→ **EXERCISE DETAILS**
When the word "simple" shows up in a line of the data below, copy that whole line.

======

**config.mk**
```make
export PLATFORM = sky130hd
export DESIGN_NAME = friscv_mem_rd_arbiter_flat
export DESIGN_NICKNAME = d
export VERILOG_FILES = /design/src/rtl/friscv_arb_pkg.sv /design/src/rtl/friscv_mem_rd_arbiter_if.sv /design/src/rtl/friscv_rr_arbiter.sv /design/src/rtl/friscv_mem_rd_arbiter.sv /design/src/flat_wrapper.sv
export SDC_FILE = /design/constraint.sdc
export NUM_CORES = 1
export LEC_CHECK = 0
export BUFFER_PORTS_ARGS = -buffer_cell sky130_fd_sc_hd__buf_4
export CAP_MARGIN = 20
export CORE_AREA = 2 2 223 225
export DETAILED_ROUTE_END_ITERATION = 12
export DIE_AREA = 0 0 225 227
export GPL_ROUTABILITY_DRIVEN = 1
export PLACE_DENSITY = 0.3
export SLEW_MARGIN = 40
export SYNTH_ARGS = -nofsm -noshare
export SYNTH_HDL_FRONTEND = slang
export SYNTH_HIERARCHICAL = 1
export SYNTH_SLANG_ARGS = --single-unit
```
**constraint.sdc**
```tcl
create_clock -name aclk -period 2.6 [get_ports aclk]
set_input_delay 0.26 -clock aclk [delete_from_list [all_inputs] [get_ports aclk]]
set_output_delay 0.26 -clock aclk [all_outputs]
set_load 0.1 [all_outputs]
```
**src/rtl/friscv_arb_pkg.sv**
```systemverilog
// Shared types and widths for the memory read arbiter.
package friscv_arb_pkg;

  localparam int unsigned AXI_ADDR_W = 10;
  localparam int unsigned AXI_ID_W   = 8;
  localparam int unsigned AXI_DATA_W = 128;

  typedef enum logic {
    IDLE = 1'b0,
    LOCK = 1'b1
  } arb_fsm_t;

  typedef enum logic [1:0] {
    NONE = 2'd0,
    S0   = 2'd1,
    S1   = 2'd2
  } grant_t;

  // AR fields forwarded from the granted requester to memory
  typedef struct packed {
    logic [AXI_ADDR_W-1:0] araddr;
    logic [7:0]            arlen;
    logic [2:0]            arsize;
    logic [1:0]            arburst;
    logic [2:0]            arprot;
    logic [AXI_ID_W-1:0]   arid;
  } ar_bundle_t;

endpackage

```
**src/rtl/friscv_mem_rd_arbiter_if.sv**
```systemverilog
// AXI4 read-only channel bundle (AR + R).
interface friscv_mem_rd_arbiter_if;
  import friscv_arb_pkg::*;

  logic                  arvalid;
  logic                  arready;
  logic [AXI_ADDR_W-1:0] araddr;
  logic [7:0]            arlen;
  logic [2:0]            arsize;
  logic [1:0]            arburst;
  logic [2:0]            arprot;
  logic [3:0]            arcache;
  logic [AXI_ID_W-1:0]   arid;
  logic                  arlock;
  logic [3:0]            arqos;
  logic [3:0]            arregion;
  logic                  rvalid;
  logic                  rready;
  logic [AXI_ID_W-1:0]   rid;
  logic [1:0]            rresp;
  logic [AXI_DATA_W-1:0] rdata;
  logic                  rlast;

  modport master (
    output arvalid, araddr, arlen, arsize, arburst, arprot, arcache, arid,
           arlock, arqos, arregion, rready,
    input  arready, rvalid, rid, rresp, rdata, rlast
  );

  modport slave (
    input  arvalid, araddr, arlen, arsize, arburst, arprot, arcache, arid,
           arlock, arqos, arregion, rready,
    output arready, rvalid, rid, rresp, rdata, rlast
  );

endinterface

```
**src/rtl/friscv_rr_arbiter.sv**
```systemverilog
// Two-way request arbiter: round-robin pointer, or fixed priority to req[1].
module friscv_rr_arbiter (
  input  logic       aclk,
  input  logic       srst,
  input  logic [1:0] req,
  input  logic       prio_en,
  input  logic       advance,
  output logic [1:0] gnt_c
);

  // ptr=0: req[0] wins the next tie; ptr=1: req[1] wins it
  logic ptr;

  // One-hot grant; ties resolved by priority mode or pointer
  always_comb begin
    gnt_c = req;
    if (req == 2'b11) begin
      gnt_c = (prio_en || ptr) ? 2'b10 : 2'b01;
    end
  end

  // Pointer moves past whichever requester was just granted
  always_ff @(posedge aclk) begin
    if (srst) begin
      ptr <= 1'b0;
    end else if (advance && (gnt_c != 2'b00)) begin
      ptr <= gnt_c[0];
    end
  end

endmodule

```
**src/rtl/friscv_mem_rd_arbiter.sv**
```systemverilog
// Shares one AXI4 read port between the icache (s0) and dcache (s1) memctrls.
// Build option: FRISCV_ARB_DCACHE_PRIO_EN gives s1 fixed priority on ties.
module friscv_mem_rd_arbiter
  import friscv_arb_pkg::*;
#(
  parameter int unsigned         OSTDREQ_NUM = 4,
  parameter logic [AXI_ID_W-1:0] S0_ID_MASK  = AXI_ID_W'('h10),
  parameter logic [AXI_ID_W-1:0] S1_ID_MASK  = AXI_ID_W'('h20)
)(
  input  logic                           aclk,
  input  logic                           srst,
  friscv_mem_rd_arbiter_if.slave         s0,
  friscv_mem_rd_arbiter_if.slave         s1,
  friscv_mem_rd_arbiter_if.master        mem,
  output logic                           rid_err
);

  localparam int unsigned     CNT_W   = $clog2(OSTDREQ_NUM) + 1;
  localparam logic [CNT_W-1:0] CNT_MAX = CNT_W'(OSTDREQ_NUM);

`ifdef FRISCV_ARB_DCACHE_PRIO_EN
  localparam logic PRIO_EN = 1'b1;
`else
  localparam logic PRIO_EN = 1'b0;
`endif

  arb_fsm_t         state;
  grant_t           grant;
  logic [CNT_W-1:0] cnt0;
  logic [CNT_W-1:0] cnt1;
  logic [1:0]       req_c;
  logic [1:0]       gnt_c;
  logic             ar_hs_c;
  logic             hit0_c;
  logic             hit1_c;
  logic             rv0_c;
  logic             rv1_c;
  logic             inc0_c;
  logic             inc1_c;
  logic             dec0_c;
  logic             dec1_c;
  ar_bundle_t       s0_ar_c;
  ar_bundle_t       s1_ar_c;
  ar_bundle_t       mem_ar_c;
  logic             ar_unused;

  // Requester is eligible only while it has room for another outstanding read
  assign req_c = {s1.arvalid && (cnt1 < CNT_MAX), s0.arvalid && (cnt0 < CNT_MAX)};

  friscv_rr_arbiter u_rr_arbiter (
    .aclk    (aclk),
    .srst    (srst),
    .req     (req_c),
    .prio_en (PRIO_EN),
    .advance (state == IDLE),
    .gnt_c   (gnt_c)
  );

  // Grant FSM: latch a winner in IDLE, hold it until the memory AR handshake
  always_ff @(posedge aclk) begin
    if (srst) begin
      state <= IDLE;
      grant <= NONE;
    end else begin
      case (state)
        IDLE: begin
          if (gnt_c != 2'b00) begin
            state <= LOCK;
            grant <= gnt_c[1] ? S1 : S0;
          end
        end
        LOCK: begin
          if (mem.arready) begin
            state <= IDLE;
            grant <= NONE;
          end
        end
        default: begin
          state <= IDLE;
          grant <= NONE;
        end
      endcase
    end
  end

  // AR payload mux toward memory; attributes the memory does not use are tied off
  always_comb begin
    s0_ar_c  = '{araddr: s0.araddr, arlen: s0.arlen, arsize: s0.arsize,
                 arburst: s0.arburst, arprot: s0.arprot, arid: s0.arid};
    s1_ar_c  = '{araddr: s1.araddr, arlen: s1.arlen, arsize: s1.arsize,
                 arburst: s1.arburst, arprot: s1.arprot, arid: s1.arid};
    mem_ar_c = (grant == S1) ? s1_ar_c : s0_ar_c;
  end

  assign mem.arvalid  = (state == LOCK);
  assign mem.araddr   = mem_ar_c.araddr;
  assign mem.arlen    = mem_ar_c.arlen;
  assign mem.arsize   = mem_ar_c.arsize;
  assign mem.arburst  = mem_ar_c.arburst;
  assign mem.arprot   = mem_ar_c.arprot;
  assign mem.arid     = mem_ar_c.arid;
  assign mem.arcache  = 4'h0;
  assign mem.arlock   = 1'b0;
  assign mem.arqos    = 4'h0;
  assign mem.arregion = 4'h0;
  assign s0.arready   = mem.arready && (grant == S0);
  assign s1.arready   = mem.arready && (grant == S1);

  assign ar_unused = ^{s0.arcache, s0.arlock, s0.arqos, s0.arregion,
                       s1.arcache, s1.arlock, s1.arqos, s1.arregion};

  // R routing by ID mask; s1 mask is tested first, unmatched beats are sunk
  always_comb begin
    hit1_c = (mem.rid & S1_ID_MASK) != '0;
    hit0_c = !hit1_c && ((mem.rid & S0_ID_MASK) != '0);
    rv0_c  = mem.rvalid && hit0_c;
    rv1_c  = mem.rvalid && hit1_c;
  end

  assign s0.rvalid  = rv0_c;
  assign s1.rvalid  = rv1_c;
  assign s0.rid     = mem.rid;
  assign s0.rresp   = mem.rresp;
  assign s0.rdata   = mem.rdata;
  assign s0.rlast   = mem.rlast;
  assign s1.rid     = mem.rid;
  assign s1.rresp   = mem.rresp;
  assign s1.rdata   = mem.rdata;
  assign s1.rlast   = mem.rlast;
  assign mem.rready = hit1_c ? s1.rready : (hit0_c ? s0.rready : 1'b1);
  assign rid_err    = mem.rvalid && !hit0_c && !hit1_c;

  // Outstanding-read bookkeeping; beats arriving with a zero count do not wrap
  always_comb begin
    ar_hs_c = (state == LOCK) && mem.arready;
    inc0_c  = ar_hs_c && (grant == S0);
    inc1_c  = ar_hs_c && (grant == S1);
    dec0_c  = rv0_c && s0.rready && mem.rlast && (cnt0 != '0);
    dec1_c  = rv1_c && s1.rready && mem.rlast && (cnt1 != '0);
  end

  // Per-requester outstanding counters
  always_ff @(posedge aclk) begin
    if (srst) begin
      cnt0 <= '0;
      cnt1 <= '0;
    end else begin
      case ({inc0_c, dec0_c})
        2'b10:   cnt0 <= cnt0 + CNT_W'(1);
        2'b01:   cnt0 <= cnt0 - CNT_W'(1);
        default: cnt0 <= cnt0;
      endcase
      case ({inc1_c, dec1_c})
        2'b10:   cnt1 <= cnt1 + CNT_W'(1);
        2'b01:   cnt1 <= cnt1 - CNT_W'(1);
        default: cnt1 <= cnt1;
      endcase
    end
  end

endmodule

```
**src/flat_wrapper.sv**
```systemverilog
// flat-port wrapper written by rule: the top's interface ports become plain ports
module friscv_mem_rd_arbiter_flat import friscv_arb_pkg::*;
#(
  parameter int unsigned         OSTDREQ_NUM = 4,
  parameter logic [AXI_ID_W-1:0] S0_ID_MASK  = AXI_ID_W'('h10),
  parameter logic [AXI_ID_W-1:0] S1_ID_MASK  = AXI_ID_W'('h20)
)
  (aclk, srst, rid_err, s0_arvalid, s0_araddr, s0_arlen, s0_arsize, s0_arburst, s0_arprot, s0_arcache, s0_arid, s0_arlock, s0_arqos, s0_arregion, s0_rready, s0_arready, s0_rvalid, s0_rid, s0_rresp, s0_rdata, s0_rlast, s1_arvalid, s1_araddr, s1_arlen, s1_arsize, s1_arburst, s1_arprot, s1_arcache, s1_arid, s1_arlock, s1_arqos, s1_arregion, s1_rready, s1_arready, s1_rvalid, s1_rid, s1_rresp, s1_rdata, s1_rlast, mem_arvalid, mem_araddr, mem_arlen, mem_arsize, mem_arburst, mem_arprot, mem_arcache, mem_arid, mem_arlock, mem_arqos, mem_arregion, mem_rready, mem_arready, mem_rvalid, mem_rid, mem_rresp, mem_rdata, mem_rlast);
  friscv_mem_rd_arbiter_if s0_i ();
  friscv_mem_rd_arbiter_if s1_i ();
  friscv_mem_rd_arbiter_if mem_i ();
  input  logic aclk;
  input  logic srst;
  output logic rid_err;
  input wire logic [$bits(s0_i.arvalid)-1:0] s0_arvalid;
  input wire logic [$bits(s0_i.araddr)-1:0] s0_araddr;
  input wire logic [$bits(s0_i.arlen)-1:0] s0_arlen;
  input wire logic [$bits(s0_i.arsize)-1:0] s0_arsize;
  input wire logic [$bits(s0_i.arburst)-1:0] s0_arburst;
  input wire logic [$bits(s0_i.arprot)-1:0] s0_arprot;
  input wire logic [$bits(s0_i.arcache)-1:0] s0_arcache;
  input wire logic [$bits(s0_i.arid)-1:0] s0_arid;
  input wire logic [$bits(s0_i.arlock)-1:0] s0_arlock;
  input wire logic [$bits(s0_i.arqos)-1:0] s0_arqos;
  input wire logic [$bits(s0_i.arregion)-1:0] s0_arregion;
  input wire logic [$bits(s0_i.rready)-1:0] s0_rready;
  output wire logic [$bits(s0_i.arready)-1:0] s0_arready;
  output wire logic [$bits(s0_i.rvalid)-1:0] s0_rvalid;
  output wire logic [$bits(s0_i.rid)-1:0] s0_rid;
  output wire logic [$bits(s0_i.rresp)-1:0] s0_rresp;
  output wire logic [$bits(s0_i.rdata)-1:0] s0_rdata;
  output wire logic [$bits(s0_i.rlast)-1:0] s0_rlast;
  input wire logic [$bits(s1_i.arvalid)-1:0] s1_arvalid;
  input wire logic [$bits(s1_i.araddr)-1:0] s1_araddr;
  input wire logic [$bits(s1_i.arlen)-1:0] s1_arlen;
  input wire logic [$bits(s1_i.arsize)-1:0] s1_arsize;
  input wire logic [$bits(s1_i.arburst)-1:0] s1_arburst;
  input wire logic [$bits(s1_i.arprot)-1:0] s1_arprot;
  input wire logic [$bits(s1_i.arcache)-1:0] s1_arcache;
  input wire logic [$bits(s1_i.arid)-1:0] s1_arid;
  input wire logic [$bits(s1_i.arlock)-1:0] s1_arlock;
  input wire logic [$bits(s1_i.arqos)-1:0] s1_arqos;
  input wire logic [$bits(s1_i.arregion)-1:0] s1_arregion;
  input wire logic [$bits(s1_i.rready)-1:0] s1_rready;
  output wire logic [$bits(s1_i.arready)-1:0] s1_arready;
  output wire logic [$bits(s1_i.rvalid)-1:0] s1_rvalid;
  output wire logic [$bits(s1_i.rid)-1:0] s1_rid;
  output wire logic [$bits(s1_i.rresp)-1:0] s1_rresp;
  output wire logic [$bits(s1_i.rdata)-1:0] s1_rdata;
  output wire logic [$bits(s1_i.rlast)-1:0] s1_rlast;
  output wire logic [$bits(mem_i.arvalid)-1:0] mem_arvalid;
  output wire logic [$bits(mem_i.araddr)-1:0] mem_araddr;
  output wire logic [$bits(mem_i.arlen)-1:0] mem_arlen;
  output wire logic [$bits(mem_i.arsize)-1:0] mem_arsize;
  output wire logic [$bits(mem_i.arburst)-1:0] mem_arburst;
  output wire logic [$bits(mem_i.arprot)-1:0] mem_arprot;
  output wire logic [$bits(mem_i.arcache)-1:0] mem_arcache;
  output wire logic [$bits(mem_i.arid)-1:0] mem_arid;
  output wire logic [$bits(mem_i.arlock)-1:0] mem_arlock;
  output wire logic [$bits(mem_i.arqos)-1:0] mem_arqos;
  output wire logic [$bits(mem_i.arregion)-1:0] mem_arregion;
  output wire logic [$bits(mem_i.rready)-1:0] mem_rready;
  input wire logic [$bits(mem_i.arready)-1:0] mem_arready;
  input wire logic [$bits(mem_i.rvalid)-1:0] mem_rvalid;
  input wire logic [$bits(mem_i.rid)-1:0] mem_rid;
  input wire logic [$bits(mem_i.rresp)-1:0] mem_rresp;
  input wire logic [$bits(mem_i.rdata)-1:0] mem_rdata;
  input wire logic [$bits(mem_i.rlast)-1:0] mem_rlast;
  assign s0_i.arvalid = s0_arvalid;
  assign s0_i.araddr = s0_araddr;
  assign s0_i.arlen = s0_arlen;
  assign s0_i.arsize = s0_arsize;
  assign s0_i.arburst = s0_arburst;
  assign s0_i.arprot = s0_arprot;
  assign s0_i.arcache = s0_arcache;
  assign s0_i.arid = s0_arid;
  assign s0_i.arlock = s0_arlock;
  assign s0_i.arqos = s0_arqos;
  assign s0_i.arregion = s0_arregion;
  assign s0_i.rready = s0_rready;
  assign s0_arready = s0_i.arready;
  assign s0_rvalid = s0_i.rvalid;
  assign s0_rid = s0_i.rid;
  assign s0_rresp = s0_i.rresp;
  assign s0_rdata = s0_i.rdata;
  assign s0_rlast = s0_i.rlast;
  assign s1_i.arvalid = s1_arvalid;
  assign s1_i.araddr = s1_araddr;
  assign s1_i.arlen = s1_arlen;
  assign s1_i.arsize = s1_arsize;
  assign s1_i.arburst = s1_arburst;
  assign s1_i.arprot = s1_arprot;
  assign s1_i.arcache = s1_arcache;
  assign s1_i.arid = s1_arid;
  assign s1_i.arlock = s1_arlock;
  assign s1_i.arqos = s1_arqos;
  assign s1_i.arregion = s1_arregion;
  assign s1_i.rready = s1_rready;
  assign s1_arready = s1_i.arready;
  assign s1_rvalid = s1_i.rvalid;
  assign s1_rid = s1_i.rid;
  assign s1_rresp = s1_i.rresp;
  assign s1_rdata = s1_i.rdata;
  assign s1_rlast = s1_i.rlast;
  assign mem_arvalid = mem_i.arvalid;
  assign mem_araddr = mem_i.araddr;
  assign mem_arlen = mem_i.arlen;
  assign mem_arsize = mem_i.arsize;
  assign mem_arburst = mem_i.arburst;
  assign mem_arprot = mem_i.arprot;
  assign mem_arcache = mem_i.arcache;
  assign mem_arid = mem_i.arid;
  assign mem_arlock = mem_i.arlock;
  assign mem_arqos = mem_i.arqos;
  assign mem_arregion = mem_i.arregion;
  assign mem_rready = mem_i.rready;
  assign mem_i.arready = mem_arready;
  assign mem_i.rvalid = mem_rvalid;
  assign mem_i.rid = mem_rid;
  assign mem_i.rresp = mem_rresp;
  assign mem_i.rdata = mem_rdata;
  assign mem_i.rlast = mem_rlast;
  friscv_mem_rd_arbiter #(.OSTDREQ_NUM(OSTDREQ_NUM), .S0_ID_MASK(S0_ID_MASK), .S1_ID_MASK(S1_ID_MASK)) u_core (.aclk(aclk), .srst(srst), .s0(s0_i), .s1(s1_i), .mem(mem_i), .rid_err(rid_err));
endmodule
```
==> flow_summary.toml <==
[power_and_ir_drop]
ir_worst_vdd_v = 0.000279
power_density_mw_per_mm2 = 453
leakage_nw = 1.15

[logic_synthesis]
ys.flop_type = "dfxtp_1"
yosysTopAreaCell = "buf_4"
synth_cell_types = 30
async_flop_share_pct = 0
ys_ff_latch = 10
syn_area_per_cell_sq_um = 8.29
synth_edf_count = 0
synthTopCellsByArea = "buf_4 (65%), mux2_4 (13%), dfxtp_1 (5.9%)"
netlist.area_leader.share_pct = 64.8
syn_area_sq_mm = 0.00337
ys_warn_count = 6
synth_cells = 407
ys_seq_area_share_pct = 5.93

[global_routing]
grt_pass1_vias = 1808
overflow = 0
antenna_found_initial = 0
grt_pass1_wl_mm = 10.8
grt_usage_pct = 2.89
grt_max_degree = 36

[sta]
fin_worst_skew_ps = 2.79
setup_ws_ps = 371
fin_setup_tns_ps = 0
min_period_ps = 2230
slew_viol_final = 0
period_share_pct = 85.7
hold_viol = 0
fmaxAchievable_mhz = 449
finalSetupViolCount = 0
rsz0062_at_grt = "false"

[finish]
finish.instance_area_sq_mm = 0.00301
areaGrowthSynthToFinish_pct = -10.8
layout.nets = 502
diodes = 0
n_fill_cell = 5688
layout_commonest_cell = "buf_4"
drive_gt1_share_pct = 66.4
layout_common_cells = "buf_4 (126), mux2_4 (29), conb_1 (16)"

[cts]
cts_buffer_depth = 2
clk_latency_ps = 240
post_cts_resize_count = 0
cts_tree = "done"
cts_max_level = 1
cts_sinks = 10
clkTransAtPathRegs_ps = 40
ctsHoldBuffers = 0
cts_buffers = 3
clockRootBuffer = "clkbuf_16"
cts_setup_buffers = 0

[placed_design]
io_buffers = 125
place_ws_ps = 329
place_area_sq_mm = 0.00292
gp_congestion = 0.607
hpwl_mm = 7.08

[routing]
wl_per_cell_um = 9.42
drc = 0
avgViaCountPerCell = 1.91
postRouteAntennaNets = 0
first_iter_violations = 75
vias = 1675
wl_mm = 8.27
dr.pass1.iters = 3

[hold_path]
hold_path.class = "in2reg"

[worst_setup_path]
cp_cell_sequence = "nor3_1, buf_4, and4b_1, ha_1, inv_1, fa_1, xor2_1, or3_1, a21oi_1"
worstSetupEndpointType = "register"
crit_fanout = 4
startpoint_type = "register"
worstPathArrival_ps = 2400
critPathMaxStageDelay_ps = 370
cp.required_ps = 2770
cp_top_family = "simple AND/OR/NAND/NOR gates"
crit_slowest_cell = "dfxtp_1"
path_class = "reg2reg"
crit_buf_inv = 2

[flow_run]
cap_violations = 0

[floorplanning]
ios = 573
placement_rows = 81
die_h_um = 227
die_x_um = 225
initial_core_util_pct = 6.95
die_area_sq_mm = 0.0511
coreArea_sq_mm = 0.0485

[run_status]
status = "completed"
## synthesized netlist by cell type (3+ instances only)
master   instances
a21oi_1          8
mux2_2           6
and2_1           3
nor2b_1          3
xor2_1           4
o21ai_0          5
dfxtp_1         10
inv_1            8
buf_4          291
nor3_1           3
mux2_4          29
nor2_1          10
## final timing paths
path | startpoint | end | slack, ps | depth (start not counted)
setup / recovery | u_core/cnt0[2] | u_core/cnt0[2] | 370 | 9
hold / removal | mem_arready | u_core/mem.arvalid | 260 | 2
setup reg to reg | u_core/cnt0[2] | u_core/cnt0[2] | 370 | 9
hold reg to reg | u_core/cnt1[2] | u_core/cnt1[2] | 510 | 2
## registers in the layout (all words and copies together), names as in the netlist
name                     flops
u_core/u_rr_arbiter/ptr      1
u_core/grant                 2
u_core/mem.arvalid           1
u_core/cnt0                  3
u_core/cnt1                  3
## power breakdown
group          switching [W]  internal [W]
clock network      0.0000765      0.000232
registers         0.00000857      0.000160
logic               0.000642      0.000245
## cell type report
class	count	area, sq um	area share, %
Clock buffer	4	88.8	2.95
Timing Repair Buffer	127	966	32.1
Multi-Input combinational cell	107	947	31.5
Inverter	8	30.0	0.998
Tap cell	622	778	25.9
Sequential cell	10	200	6.65
## cell families (layout without fill, tap and decap cells)
kind of cell    count (synthesis)  after routing  share of synthesized area (%)
buf+inv                       305            139                           67.8
mux                            35             35                           14.9
simple gates                   32             32                           5.49
compound gates                 16             16                           2.74
flops                          10             10                           5.93
fa+ha+maj                       4              4                           1.93
xor+xnor                        4              4                           1.04
other cells                     1             16                          0.111
## metal layers
layer	up-vias	global-route usage [%]	part of all wire, %
met5	-	0	0
met4	0	3.12	11
met3	86	3.05	25
met2	297	4.23	40
met1	619	1.88	24
li1	673	-	-
## through the flow
stage | instances | hold slack (ps) | util (%) | total power, W
after floorplan | 422 | 325 | - | 0.00286
after global placement | 874 | 493 | 6.02 | 0.00107
after detailed placement | 874 | 506 | 6.02 | 0.00106
after CTS | 878 | 262 | 6.20 | 0.00138
after global routing | 878 | 276 | 6.20 | 0.00141
final | 878 | 262 | 6.20 | 0.00136
## worst reg2reg max path, stage by stage (launching register included)
cell	delay (ps)
dfxtp_1	370
nor3_1	80
buf_4	140
and4b_1	340
ha_1	210
inv_1	60
fa_1	370
xor2_1	160
or3_1	300
a21oi_1	130
Power figures use the tool's default switching activity.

======

→ **EXERCISE RESPONSE**
cp_top_family = "simple AND/OR/NAND/NOR gates"
simple gates                   32             32                           5.49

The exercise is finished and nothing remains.